## TRY IT
Go through the data below and report how many lines contain "mapped"; the reply holds only that number.

Start of DATA PROVIDED

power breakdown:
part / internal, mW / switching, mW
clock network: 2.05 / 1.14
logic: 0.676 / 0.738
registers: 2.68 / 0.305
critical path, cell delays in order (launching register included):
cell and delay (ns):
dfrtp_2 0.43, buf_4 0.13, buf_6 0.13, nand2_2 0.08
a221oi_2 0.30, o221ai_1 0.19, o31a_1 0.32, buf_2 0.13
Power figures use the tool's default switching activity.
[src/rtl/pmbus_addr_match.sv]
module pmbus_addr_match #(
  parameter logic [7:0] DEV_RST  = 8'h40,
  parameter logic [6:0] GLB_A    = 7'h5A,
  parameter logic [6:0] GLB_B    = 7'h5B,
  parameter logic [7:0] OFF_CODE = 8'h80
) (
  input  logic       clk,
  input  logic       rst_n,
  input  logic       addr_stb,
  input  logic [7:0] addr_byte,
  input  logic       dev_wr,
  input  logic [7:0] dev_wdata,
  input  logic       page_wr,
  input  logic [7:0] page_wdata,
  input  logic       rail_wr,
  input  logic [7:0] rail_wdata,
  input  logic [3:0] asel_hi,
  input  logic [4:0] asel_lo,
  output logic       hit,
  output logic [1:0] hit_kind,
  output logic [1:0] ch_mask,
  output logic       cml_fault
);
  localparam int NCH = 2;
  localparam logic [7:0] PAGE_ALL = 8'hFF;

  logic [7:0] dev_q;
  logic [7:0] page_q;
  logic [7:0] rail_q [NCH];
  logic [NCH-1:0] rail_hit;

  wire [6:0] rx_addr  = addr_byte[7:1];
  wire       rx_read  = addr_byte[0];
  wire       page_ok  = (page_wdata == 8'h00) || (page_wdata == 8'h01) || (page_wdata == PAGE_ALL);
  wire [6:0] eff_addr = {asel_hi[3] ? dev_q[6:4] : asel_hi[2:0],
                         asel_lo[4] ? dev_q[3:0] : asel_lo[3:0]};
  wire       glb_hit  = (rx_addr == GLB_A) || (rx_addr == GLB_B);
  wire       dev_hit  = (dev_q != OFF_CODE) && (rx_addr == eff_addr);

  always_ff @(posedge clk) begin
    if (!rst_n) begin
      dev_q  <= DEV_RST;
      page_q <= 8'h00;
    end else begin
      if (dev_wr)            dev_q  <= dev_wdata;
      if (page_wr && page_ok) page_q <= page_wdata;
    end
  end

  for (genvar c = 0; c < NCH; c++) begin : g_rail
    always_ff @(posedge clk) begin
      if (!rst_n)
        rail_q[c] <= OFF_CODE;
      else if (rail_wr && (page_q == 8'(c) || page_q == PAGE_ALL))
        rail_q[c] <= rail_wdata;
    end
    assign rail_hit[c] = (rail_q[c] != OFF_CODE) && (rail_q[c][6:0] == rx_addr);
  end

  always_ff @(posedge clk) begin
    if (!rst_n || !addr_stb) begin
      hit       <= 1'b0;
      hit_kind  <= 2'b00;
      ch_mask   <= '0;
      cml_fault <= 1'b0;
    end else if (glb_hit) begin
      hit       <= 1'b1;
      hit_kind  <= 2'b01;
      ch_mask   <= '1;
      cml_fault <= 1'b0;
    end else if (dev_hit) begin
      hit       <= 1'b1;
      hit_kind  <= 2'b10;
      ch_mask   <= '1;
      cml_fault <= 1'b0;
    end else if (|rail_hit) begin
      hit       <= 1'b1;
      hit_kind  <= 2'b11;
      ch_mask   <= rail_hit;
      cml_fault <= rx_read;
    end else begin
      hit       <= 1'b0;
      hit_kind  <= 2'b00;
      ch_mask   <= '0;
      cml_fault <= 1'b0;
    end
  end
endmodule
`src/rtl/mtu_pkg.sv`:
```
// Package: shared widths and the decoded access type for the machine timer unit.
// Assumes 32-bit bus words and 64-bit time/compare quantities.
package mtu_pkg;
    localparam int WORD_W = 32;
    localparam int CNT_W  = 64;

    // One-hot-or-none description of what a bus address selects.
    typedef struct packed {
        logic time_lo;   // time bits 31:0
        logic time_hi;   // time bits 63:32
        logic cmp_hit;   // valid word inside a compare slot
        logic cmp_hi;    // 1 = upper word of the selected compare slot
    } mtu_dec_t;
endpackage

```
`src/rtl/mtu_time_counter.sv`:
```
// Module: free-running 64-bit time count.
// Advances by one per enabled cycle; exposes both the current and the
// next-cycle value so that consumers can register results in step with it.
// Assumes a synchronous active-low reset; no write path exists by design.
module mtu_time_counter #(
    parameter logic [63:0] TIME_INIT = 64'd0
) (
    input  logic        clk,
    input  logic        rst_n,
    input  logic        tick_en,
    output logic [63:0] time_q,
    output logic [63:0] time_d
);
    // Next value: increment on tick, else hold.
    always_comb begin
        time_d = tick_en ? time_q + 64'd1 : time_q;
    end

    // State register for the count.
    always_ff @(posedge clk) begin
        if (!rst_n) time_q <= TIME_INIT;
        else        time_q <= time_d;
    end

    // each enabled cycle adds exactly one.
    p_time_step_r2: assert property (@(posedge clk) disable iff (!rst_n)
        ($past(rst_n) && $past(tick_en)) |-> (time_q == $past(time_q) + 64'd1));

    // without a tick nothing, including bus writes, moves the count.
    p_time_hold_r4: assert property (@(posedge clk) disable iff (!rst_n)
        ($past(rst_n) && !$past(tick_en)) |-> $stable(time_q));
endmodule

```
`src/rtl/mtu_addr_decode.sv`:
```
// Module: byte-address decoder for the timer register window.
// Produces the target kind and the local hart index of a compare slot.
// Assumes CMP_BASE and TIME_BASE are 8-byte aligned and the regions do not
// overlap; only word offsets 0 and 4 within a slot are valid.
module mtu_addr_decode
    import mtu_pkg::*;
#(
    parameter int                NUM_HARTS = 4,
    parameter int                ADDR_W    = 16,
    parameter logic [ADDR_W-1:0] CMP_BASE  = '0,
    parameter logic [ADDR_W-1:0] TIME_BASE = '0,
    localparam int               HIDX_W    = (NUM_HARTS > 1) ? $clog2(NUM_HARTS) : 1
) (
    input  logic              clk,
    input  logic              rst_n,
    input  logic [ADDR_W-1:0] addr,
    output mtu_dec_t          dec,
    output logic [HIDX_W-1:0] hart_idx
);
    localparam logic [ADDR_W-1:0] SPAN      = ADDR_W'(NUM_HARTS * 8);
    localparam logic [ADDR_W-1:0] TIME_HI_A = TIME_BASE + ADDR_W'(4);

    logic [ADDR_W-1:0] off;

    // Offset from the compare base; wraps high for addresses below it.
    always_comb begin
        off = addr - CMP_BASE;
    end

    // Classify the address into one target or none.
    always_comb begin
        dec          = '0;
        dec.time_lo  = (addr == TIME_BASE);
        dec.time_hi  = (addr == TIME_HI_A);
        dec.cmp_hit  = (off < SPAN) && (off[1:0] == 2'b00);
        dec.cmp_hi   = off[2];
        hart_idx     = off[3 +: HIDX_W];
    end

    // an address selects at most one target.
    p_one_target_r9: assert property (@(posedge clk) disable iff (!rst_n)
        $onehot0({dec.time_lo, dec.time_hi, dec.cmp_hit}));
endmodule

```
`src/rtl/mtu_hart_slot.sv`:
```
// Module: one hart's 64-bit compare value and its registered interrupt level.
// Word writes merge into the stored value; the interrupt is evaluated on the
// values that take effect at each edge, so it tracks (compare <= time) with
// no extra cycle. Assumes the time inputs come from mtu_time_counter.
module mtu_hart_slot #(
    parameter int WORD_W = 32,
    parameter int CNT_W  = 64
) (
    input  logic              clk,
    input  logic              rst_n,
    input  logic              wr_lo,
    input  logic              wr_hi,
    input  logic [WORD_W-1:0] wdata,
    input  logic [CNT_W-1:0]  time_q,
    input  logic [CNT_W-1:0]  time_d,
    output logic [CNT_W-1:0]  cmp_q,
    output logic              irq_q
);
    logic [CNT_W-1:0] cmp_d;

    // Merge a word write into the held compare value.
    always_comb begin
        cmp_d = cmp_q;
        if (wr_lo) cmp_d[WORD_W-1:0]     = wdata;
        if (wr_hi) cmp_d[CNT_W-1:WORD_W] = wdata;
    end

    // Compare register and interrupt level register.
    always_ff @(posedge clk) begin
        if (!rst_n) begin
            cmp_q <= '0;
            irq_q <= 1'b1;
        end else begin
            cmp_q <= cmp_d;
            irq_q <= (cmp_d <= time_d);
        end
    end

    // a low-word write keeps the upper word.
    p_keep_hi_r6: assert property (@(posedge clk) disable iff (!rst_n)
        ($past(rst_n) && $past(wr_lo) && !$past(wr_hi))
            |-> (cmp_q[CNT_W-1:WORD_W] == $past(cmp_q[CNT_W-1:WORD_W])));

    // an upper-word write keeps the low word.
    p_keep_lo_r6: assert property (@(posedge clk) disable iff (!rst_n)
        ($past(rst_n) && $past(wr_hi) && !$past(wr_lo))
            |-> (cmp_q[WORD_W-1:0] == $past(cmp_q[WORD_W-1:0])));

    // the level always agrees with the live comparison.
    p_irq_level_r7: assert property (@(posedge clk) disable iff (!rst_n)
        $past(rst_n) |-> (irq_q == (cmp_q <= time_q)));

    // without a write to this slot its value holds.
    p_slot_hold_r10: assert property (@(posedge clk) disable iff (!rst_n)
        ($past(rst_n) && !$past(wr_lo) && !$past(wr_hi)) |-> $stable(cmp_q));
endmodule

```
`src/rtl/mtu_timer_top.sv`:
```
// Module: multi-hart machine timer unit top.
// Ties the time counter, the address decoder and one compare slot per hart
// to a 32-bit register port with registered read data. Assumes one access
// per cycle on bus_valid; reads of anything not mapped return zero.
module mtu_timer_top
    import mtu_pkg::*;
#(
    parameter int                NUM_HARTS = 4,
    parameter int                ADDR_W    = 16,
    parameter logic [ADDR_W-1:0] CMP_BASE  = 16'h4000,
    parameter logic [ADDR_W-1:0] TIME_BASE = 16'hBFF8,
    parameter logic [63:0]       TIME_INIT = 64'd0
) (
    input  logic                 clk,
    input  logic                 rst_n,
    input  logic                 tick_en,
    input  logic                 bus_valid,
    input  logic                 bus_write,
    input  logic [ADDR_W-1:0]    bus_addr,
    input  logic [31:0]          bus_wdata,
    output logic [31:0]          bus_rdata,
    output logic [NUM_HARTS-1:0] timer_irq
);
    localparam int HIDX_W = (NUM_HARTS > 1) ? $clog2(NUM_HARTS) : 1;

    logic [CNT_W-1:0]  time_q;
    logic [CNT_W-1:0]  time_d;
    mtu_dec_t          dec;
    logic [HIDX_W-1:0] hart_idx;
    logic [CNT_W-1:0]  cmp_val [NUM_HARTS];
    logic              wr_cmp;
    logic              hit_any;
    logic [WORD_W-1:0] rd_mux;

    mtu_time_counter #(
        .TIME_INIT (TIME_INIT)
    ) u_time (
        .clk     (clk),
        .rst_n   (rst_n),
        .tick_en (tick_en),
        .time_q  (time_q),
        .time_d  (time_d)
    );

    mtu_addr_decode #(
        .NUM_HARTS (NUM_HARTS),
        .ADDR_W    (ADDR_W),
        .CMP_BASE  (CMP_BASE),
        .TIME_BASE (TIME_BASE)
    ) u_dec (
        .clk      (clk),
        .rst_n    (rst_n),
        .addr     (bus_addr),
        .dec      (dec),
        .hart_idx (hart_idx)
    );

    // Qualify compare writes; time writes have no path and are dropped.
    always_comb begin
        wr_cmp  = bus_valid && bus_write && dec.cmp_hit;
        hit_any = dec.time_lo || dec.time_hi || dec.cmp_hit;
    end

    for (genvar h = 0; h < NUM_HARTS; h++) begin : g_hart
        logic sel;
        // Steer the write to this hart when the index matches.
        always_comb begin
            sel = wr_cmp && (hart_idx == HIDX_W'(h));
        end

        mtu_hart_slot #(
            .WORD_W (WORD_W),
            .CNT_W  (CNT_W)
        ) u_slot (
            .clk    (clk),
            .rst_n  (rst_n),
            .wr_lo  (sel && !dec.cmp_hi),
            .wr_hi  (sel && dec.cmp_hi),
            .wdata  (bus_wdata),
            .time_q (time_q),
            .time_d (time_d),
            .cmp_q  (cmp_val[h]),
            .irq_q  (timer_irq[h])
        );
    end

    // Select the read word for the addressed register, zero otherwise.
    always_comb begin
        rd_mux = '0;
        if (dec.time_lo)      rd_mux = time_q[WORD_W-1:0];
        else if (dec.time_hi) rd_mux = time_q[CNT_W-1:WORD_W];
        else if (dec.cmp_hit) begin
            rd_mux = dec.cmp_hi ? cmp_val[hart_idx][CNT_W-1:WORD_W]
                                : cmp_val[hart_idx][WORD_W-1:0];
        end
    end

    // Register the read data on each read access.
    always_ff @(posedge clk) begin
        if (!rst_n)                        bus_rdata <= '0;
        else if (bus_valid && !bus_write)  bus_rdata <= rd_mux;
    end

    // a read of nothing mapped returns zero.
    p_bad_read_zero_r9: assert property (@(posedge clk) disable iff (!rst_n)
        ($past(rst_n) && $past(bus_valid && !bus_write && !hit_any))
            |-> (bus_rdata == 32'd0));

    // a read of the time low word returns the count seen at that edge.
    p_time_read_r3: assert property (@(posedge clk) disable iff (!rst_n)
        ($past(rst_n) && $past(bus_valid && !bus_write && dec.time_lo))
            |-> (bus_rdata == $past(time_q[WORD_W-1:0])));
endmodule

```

End of DATA PROVIDED

## FINISHED EXERCISE
2